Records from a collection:
______

This is an optimization exercise on Yosys and OpenROAD, whose aim is small area and a short achievable clock period, not a production implementation. In this exercise RTL edits were held to simulation tests only and were not proved equivalent to the original.

==> job 7842 <==
==> flow/design.v <==
module ivsyn_arb (
    input  wire        clk,
    input  wire        rst_n,           
    input  wire [7:0]  waitlim,         
    input  wire        preempt_en,
    input  wire        freeze,
    input  wire        upd_valid,
    input  wire [3:0]  upd_id,
    input  wire        upd_leave,
    input  wire [63:0] upd_deadline,
    input  wire [15:0] req,
    input  wire        close_write,
    output wire        gnt_valid,
    output wire [3:0]  gnt_id,
    output wire [63:0] gnt_deadline,
    output wire [7:0]  gnt_wait,
    output wire        gnt_open,
    output wire        open_valid,
    output wire [3:0]  open_id,
    output wire [4:0]  streams
);
    localparam N = 16;
    function lt64;
        input [63:0] a, b;
        integer q;
        reg r;
        begin
            r = 1'b0;
            for (q = 0; q < 64; q = q + 1)
                r = (a[q] ^ b[q]) ? b[q] : r;
            lt64 = r;
        end
    endfunction
    function ge8;
        input [7:0] a, b;
        integer q;
        reg r;
        begin
            r = 1'b1;
            for (q = 0; q < 8; q = q + 1)
                r = (a[q] & ~b[q]) | (a[q] & r) | (~b[q] & r);
            ge8 = r;
        end
    endfunction
    reg  [N-1:0] act;                   
    reg  [63:0]  dl   [0:N-1];          
    reg  [63:0]  pd;
    reg  [3:0]   pid;
    reg          pv;
    reg  [N-1:0] mlt [0:N-1];           
    reg  [N-1:0] meq [0:N-1];           
    reg  [N-1:0] win_r;                 
    reg          gv_r;                  
    reg  [N-1:0] reqv_r;                
    reg          wopen_r;               
    reg          lv_r;                  
    reg  [3:0]   lid_r;                 
    reg  [7:0]   wcnt [0:N-1];
    reg          opn;
    reg  [3:0]   opn_id;
    reg  [3:0]   opn_cnt;
    wire [N-1:0] lvdec = lv_r ? (16'd1 << lid_r) : 16'd0;
    reg  [7:0]   w [0:N-1];             
    reg  [3:0]   win_id;
    reg  [63:0]  win_dl;
    reg  [7:0]   win_w;
    reg          same;                  
    reg          o_v;
    reg  [3:0]   o_id, o_cnt;
    integer i, j;
    always @* begin
        for (i = 0; i < N; i = i + 1) begin
            if (lvdec[i] || (reqv_r[i] && win_r[i]))
                w[i] = 8'd0;
            else if (reqv_r[i] && wcnt[i] != 8'd255)
                w[i] = wcnt[i] + 8'd1;
            else
                w[i] = wcnt[i];
        end
        win_id = 4'd0;
        win_dl = 64'd0;
        win_w  = 8'd0;
        for (i = 0; i < N; i = i + 1) begin
            win_id = win_id | (win_r[i] ? i[3:0] : 4'd0);
            win_dl = win_dl | (win_r[i] ? dl[i] : 64'd0);
            win_w  = win_w  | (win_r[i] ? wcnt[i] : 8'd0);
        end
        same = wopen_r && (win_id == opn_id);
        if (gv_r && !same) begin
            o_id  = win_id;
            o_cnt = 4'd0;
            o_v   = 1'b1;
        end else begin
            o_id  = opn_id;
            o_cnt = gv_r ? opn_cnt + 4'd1 : opn_cnt;
            o_v   = gv_r ? (opn_cnt != 4'd14) : wopen_r;
        end
        if (lv_r && lid_r == o_id)
            o_v = 1'b0;
    end
    assign gnt_valid    = gv_r;
    assign gnt_id       = win_id;
    assign gnt_deadline = win_dl;
    assign gnt_wait     = win_w;
    assign gnt_open     = ~same;
    assign open_valid   = o_v;
    assign open_id      = o_id;
    reg [4:0] nstreams;
    always @* begin
        nstreams = 5'd0;
        for (i = 0; i < N; i = i + 1)
            nstreams = nstreams + {4'd0, act[i]};
    end
    assign streams = nstreams;
    wire [N-1:0] pdec = pv ? (16'd1 << pid) : 16'd0;
    reg  [N-1:0] c_lt, c_eq;            
    always @* begin
        for (i = 0; i < N; i = i + 1) begin
            c_lt[i] = lt64(pd, dl[i]);
            c_eq[i] = pd == dl[i];
        end
    end
    reg  [N-1:0] lt_e [0:N-1];
    reg  [N-1:0] eq_e [0:N-1];
    reg  [N-1:0] beat [0:N-1];          
    always @* begin
        for (i = 0; i < N; i = i + 1)
            for (j = 0; j < N; j = j + 1) begin
                lt_e[i][j] = 1'b0;
                eq_e[i][j] = 1'b0;
                beat[i][j] = 1'b0;
            end
        for (i = 0; i < N; i = i + 1)
            for (j = i + 1; j < N; j = j + 1) begin
                if (pdec[i]) begin
                    lt_e[i][j] = c_lt[j];
                    eq_e[i][j] = c_eq[j];
                end else if (pdec[j]) begin
                    lt_e[i][j] = ~c_lt[i] & ~c_eq[i];
                    eq_e[i][j] = c_eq[i];
                end else begin
                    lt_e[i][j] = mlt[i][j];
                    eq_e[i][j] = meq[i][j];
                end
                beat[i][j] = lt_e[i][j] | (eq_e[i][j] & ge8(w[i], w[j]));
                beat[j][i] = ~beat[i][j];
            end
    end
    wire [N-1:0] reqv  = freeze ? {N{1'b0}} : (req & act);
    wire         wopen = o_v & ~close_write & ~freeze;
    wire [N-1:0] odec  = 16'd1 << o_id;
    reg  [N-1:0] at_lim, pool, best, win;
    reg          keep;
    always @* begin
        for (i = 0; i < N; i = i + 1)
            at_lim[i] = reqv[i] && (waitlim != 8'd0) && ge8(w[i], waitlim);
        pool = (|at_lim) ? at_lim : reqv;
        for (i = 0; i < N; i = i + 1) begin
            best[i] = pool[i];
            for (j = 0; j < N; j = j + 1)
                if (j != i)
                    best[i] = best[i] & (~pool[j] | beat[i][j]);
        end
        keep = wopen && !preempt_en && (|(reqv & odec));
        win  = keep ? odec : best;
    end
    always @(posedge clk) begin
        for (i = 0; i < N; i = i + 1)
            if (pdec[i])
                dl[i] <= pd;
        pd  <= upd_deadline;
        pid <= upd_id;
        pv  <= upd_valid & ~upd_leave;
        for (i = 0; i < N; i = i + 1)
            for (j = i + 1; j < N; j = j + 1) begin
                mlt[i][j] <= lt_e[i][j];
                meq[i][j] <= eq_e[i][j];
            end
        win_r <= win;
        lid_r <= upd_id;
        for (i = 0; i < N; i = i + 1)
            wcnt[i] <= w[i];
        opn_id  <= o_id;
        opn_cnt <= o_cnt;
        if (!rst_n) begin
            act     <= {N{1'b0}};
            gv_r    <= 1'b0;
            reqv_r  <= {N{1'b0}};
            wopen_r <= 1'b0;
            lv_r    <= 1'b0;
            opn     <= 1'b0;
            opn_id  <= 4'd0;
            for (i = 0; i < N; i = i + 1)
                wcnt[i] <= 8'd0;
        end else begin
            gv_r    <= |reqv;
            reqv_r  <= reqv;
            wopen_r <= wopen;
            lv_r    <= upd_valid & upd_leave;
            opn     <= o_v;
            if (upd_valid)
                act[upd_id] <= ~upd_leave;
        end
    end
endmodule
==> flow/flow/run.sh <==
#!/bin/bash
# Layout flow: the standard synthesis, then the combinational logic is mapped
# again by ABC for area (registers are kept as they are, same cells and
# names), then the standard ORFS flow from that netlist.
set -euo pipefail
W=$PWD
LIB=$FLOW_HOME/platforms/$FLOW_PLATFORM/lib/sky130_fd_sc_hd__tt_025C_1v80.lib
R=$W/orfs/results/$FLOW_PLATFORM/ivsyn_arb/base

# 1. standard synthesis
bash standard.sh synth > $W/std_synth.log 2>&1
cp $R/1_2_yosys.v $W/std_net.v

# 2. area remap of the logic between the registers
sed -e "s|@LIB@|$LIB|g" -e "s|@IN@|$W/std_net.v|g" -e "s|@OUT@|$W/remap_net.v|g" \
    -e "s|@TOP@|$FLOW_TOP|g" $W/flow/remap.ys > $W/remap_run.ys
yosys -l $W/remap.log -s $W/remap_run.ys > /dev/null 2>&1

# 3. the standard flow from the remapped netlist
rm -rf $W/orfs
bash standard.sh SYNTH_NETLIST_FILES=$W/remap_net.v finish > $W/layout.log 2>&1
==> flow/flow/remap.ys <==
read_liberty -ignore_miss_func -ignore_miss_dir @LIB@
blackbox =sky130_fd_sc_hd__*df* =sky130_fd_sc_hd__*dl* =sky130_fd_sc_hd__*lat*
read_verilog @IN@
hierarchy -top @TOP@
flatten
hierarchy -top @TOP@
opt_clean -purge
opt -fast
abc -liberty @LIB@ -script +strash;dch,-f;map,-a;topo
opt_clean -purge
hilomap -singleton -hicell sky130_fd_sc_hd__conb_1 HI -locell sky130_fd_sc_hd__conb_1 LO
setundef -zero
opt_clean -purge
stat -liberty @LIB@
write_verilog -noattr -noexpr @OUT@
==> flow/standard.sh <==
#!/bin/bash
# synth_recipe.tcl (not shown) runs the flow's synth.tcl, then flattens the netlist and writes it again
# the make line also repeats each setting of config.mk as NAME=value (left out here)
make -C /OpenROAD-flow-scripts/flow DESIGN_CONFIG=/design/flow/config.mk WORK_HOME=/design/flow/orfs CLKGATE_MAP_FILE= SYNTH_SCRIPT=/design/flow/synth_recipe.tcl "${@:-finish}"
==> flow/config.mk <==
export PLATFORM = sky130hd
export DESIGN_NAME = ivsyn_arb
export DESIGN_NICKNAME = ivsyn_arb
export VERILOG_FILES = /design/flow/design.v
export SDC_FILE = /design/flow/constraint.sdc
export NUM_CORES = 4
export LEC_CHECK = 0
export CAP_MARGIN = 20
export CORE_MARGIN = 2
export CORE_UTILIZATION = 50
export SLEW_MARGIN = 20
==> flow/constraint.sdc <==
create_clock -name core_clock -period 70.0 [get_ports {clk}]
set_input_delay 14.0000 -clock core_clock [delete_from_list [all_inputs] [get_ports {clk}]]
set_output_delay 14.0000 -clock core_clock [all_outputs]
set_load 0.01 [all_outputs]
==> job 7655: changes against job 7842 <==
--- a/flow/design.v
+++ b/flow/design.v
@@ -85,7 +85,7 @@
             win_dl = win_dl | (win_r[i] ? dl[i] : 64'd0);
             win_w  = win_w  | (win_r[i] ? wcnt[i] : 8'd0);
         end
-        same = wopen_r && (win_id == opn_id);
+        same = wopen_r && (|(win_r & (16'd1 << opn_id)));
         if (gv_r && !same) begin
             o_id  = win_id;
             o_cnt = 4'd0;
@@ -95,7 +95,7 @@
             o_cnt = gv_r ? opn_cnt + 4'd1 : opn_cnt;
             o_v   = gv_r ? (opn_cnt != 4'd14) : wopen_r;
         end
-        if (lv_r && lid_r == o_id)
+        if ((gv_r && !same) ? (|(win_r & lvdec)) : (lv_r && lid_r == opn_id))
             o_v = 1'b0;
     end
     assign gnt_valid    = gv_r;
@@ -105,13 +105,8 @@
     assign gnt_open     = ~same;
     assign open_valid   = o_v;
     assign open_id      = o_id;
-    reg [4:0] nstreams;
-    always @* begin
-        nstreams = 5'd0;
-        for (i = 0; i < N; i = i + 1)
-            nstreams = nstreams + {4'd0, act[i]};
-    end
-    assign streams = nstreams;
+    reg  [4:0]   nstr;
+    assign streams = nstr;
     wire [N-1:0] pdec = pv ? (16'd1 << pid) : 16'd0;
     reg  [N-1:0] c_lt, c_eq;            
     always @* begin
@@ -184,6 +179,7 @@
         opn_cnt <= o_cnt;
         if (!rst_n) begin
             act     <= {N{1'b0}};
+            nstr    <= 5'd0;
             gv_r    <= 1'b0;
             reqv_r  <= {N{1'b0}};
             wopen_r <= 1'b0;
@@ -198,8 +194,13 @@
             wopen_r <= wopen;
             lv_r    <= upd_valid & upd_leave;
             opn     <= o_v;
-            if (upd_valid)
+            if (upd_valid) begin
                 act[upd_id] <= ~upd_leave;
+                if (!upd_leave && !act[upd_id])
+                    nstr <= nstr + 5'd1;
+                else if (upd_leave && act[upd_id])
+                    nstr <= nstr - 5'd1;
+            end
         end
     end
 endmodule
==> flow/run.sh (new file) <==
#!/bin/bash
# synth_recipe.tcl (not shown) runs the flow's synth.tcl, then flattens the netlist and writes it again
# the make line also repeats each setting of config.mk as NAME=value (left out here)
make -C /OpenROAD-flow-scripts/flow DESIGN_CONFIG=/design/flow/config.mk WORK_HOME=/design/flow/orfs CLKGATE_MAP_FILE= SYNTH_SCRIPT=/design/flow/synth_recipe.tcl finish
ABC_AREA = 1   (was not set)
CAP_MARGIN = 30   (was 20)
CORE_UTILIZATION = 30   (was 50)
SETUP_SLACK_MARGIN = 5   (was not set)
SLEW_MARGIN = 30   (was 20)
TNS_END_PERCENT = 0   (was not set)
removed: flow/flow/run.sh
removed: flow/flow/remap.ys
removed: flow/standard.sh
==> Implementation_results.wiki <==
{| class="wikitable"
! Metric !! Value
|-
| Netlist area before placement || between 0.08 and 0.09 mm2
|-
| Die extent in y || between 400 and 500 um
|-
| Last stage the flow got to || 5_1_grt
|-
| Status || did not finish
|-
| Pin count of the biggest net entering global routing || between 90 and 100
|-
| Cell area after placement || roughly 0.095 mm2
|-
| Number of global-route vias before repair || around 110k
|-
| Instance count after placement with tap cells included || about 13k
|-
| First error in the log || [ERROR GRT-0116] Global routing finished with congestion. Check the congestion regions in the DRC Viewer.
|}
# the run above: job 7842

==> Implementation_results.wiki <==
{| class="wikitable"
! Metric !! Value
|-
| Worst-case hold slack || 0.503 ns
|-
| Parity-gate share of the synthesized area counting xor and xnor cells || 0.00301
|-
| Die extent in y || between 500 and 600 um
|-
| Status || finished clean
|-
| Pin count of the biggest net entering global routing || between 80 and 90
|-
| Number of global-route vias before repair || approximately 110k
|-
| Cell area after placement || between 0.1 and 0.15 mm2
|}
# the run above: job 7655

re-timing with driven ports:
How much do the figures lean on ideal ports? The routed layout below was timed once more, with nothing changed but the port constraints. Step 1 assumes that a clkbuf_16 drives the clock port and a buf_2 every other input. Step 2 times the ports against the registers' clock, not the clock port: input delays grow and output delays shrink by t, the midpoint of the rising clock arrivals with the driver on. Three values: no drivers, after step 1, after step 2; two values: the first two.
run: job 7655
t (ns): 1.086
setup slack, ns: 49.619 / 49.495 / 49.520
hold WS [ns]: 0.503 / 0.503 / 0.503
slew at the worst register clock pin (ns): 0.08 / 0.08
worst slew at a driven data input, ns: 0.25
After both steps job 7655 still meets setup and hold. The setup slack of job 7655 moves by -0.124 ns with the drivers and by -0.099 ns with both steps.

______

Task to complete: Among the lines above, count those that hold the word "else" and give only the count.

Result: 7